The aircraft, flying at 3000 ft, had been vectored by Boston's approach control to intercept the final approach course to the ILS runway 4R approach at a 45-degree angle, (Note: According to the NTSB report, 30 degree is the normal recommended maximum ILS intercept angle near the outer marker.) about 2 nmi outside the outer marker. The weather conditions at the time of the crash were partial obscuration and fog, with a ceiling of 400 ft, 1/2 mile visibility, and light winds. Runway visual range (RVR) was 1400 to 6000 ft.

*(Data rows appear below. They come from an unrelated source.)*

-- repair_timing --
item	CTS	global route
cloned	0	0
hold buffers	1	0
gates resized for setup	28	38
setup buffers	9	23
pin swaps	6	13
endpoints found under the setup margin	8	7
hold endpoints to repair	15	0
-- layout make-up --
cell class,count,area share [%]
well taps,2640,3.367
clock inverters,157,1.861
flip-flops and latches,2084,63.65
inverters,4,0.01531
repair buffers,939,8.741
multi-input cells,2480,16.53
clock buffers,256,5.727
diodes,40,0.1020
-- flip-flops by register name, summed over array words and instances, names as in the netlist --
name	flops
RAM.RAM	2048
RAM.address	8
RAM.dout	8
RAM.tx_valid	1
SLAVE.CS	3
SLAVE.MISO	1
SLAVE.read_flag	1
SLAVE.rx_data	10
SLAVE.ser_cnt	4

It was later revealed that the controller was busy handling a potential collision conflict between two other aircraft, and therefore neglected to clear Flight 723 for the approach. The flight crew had to ask the controller for approach clearance, which was immediately given, but by that time—more than a minute after the intercept vector had been issued—they were high and fast and almost over the outer marker. The flight crew subsequently failed to stabilize the aircraft's descent rate and airspeed, descended below the glideslope and drifted left of the localizer course, hitting a seawall about 165 ft to the right of the extended runway centerline, about 3000 ft short of the runway's displaced threshold.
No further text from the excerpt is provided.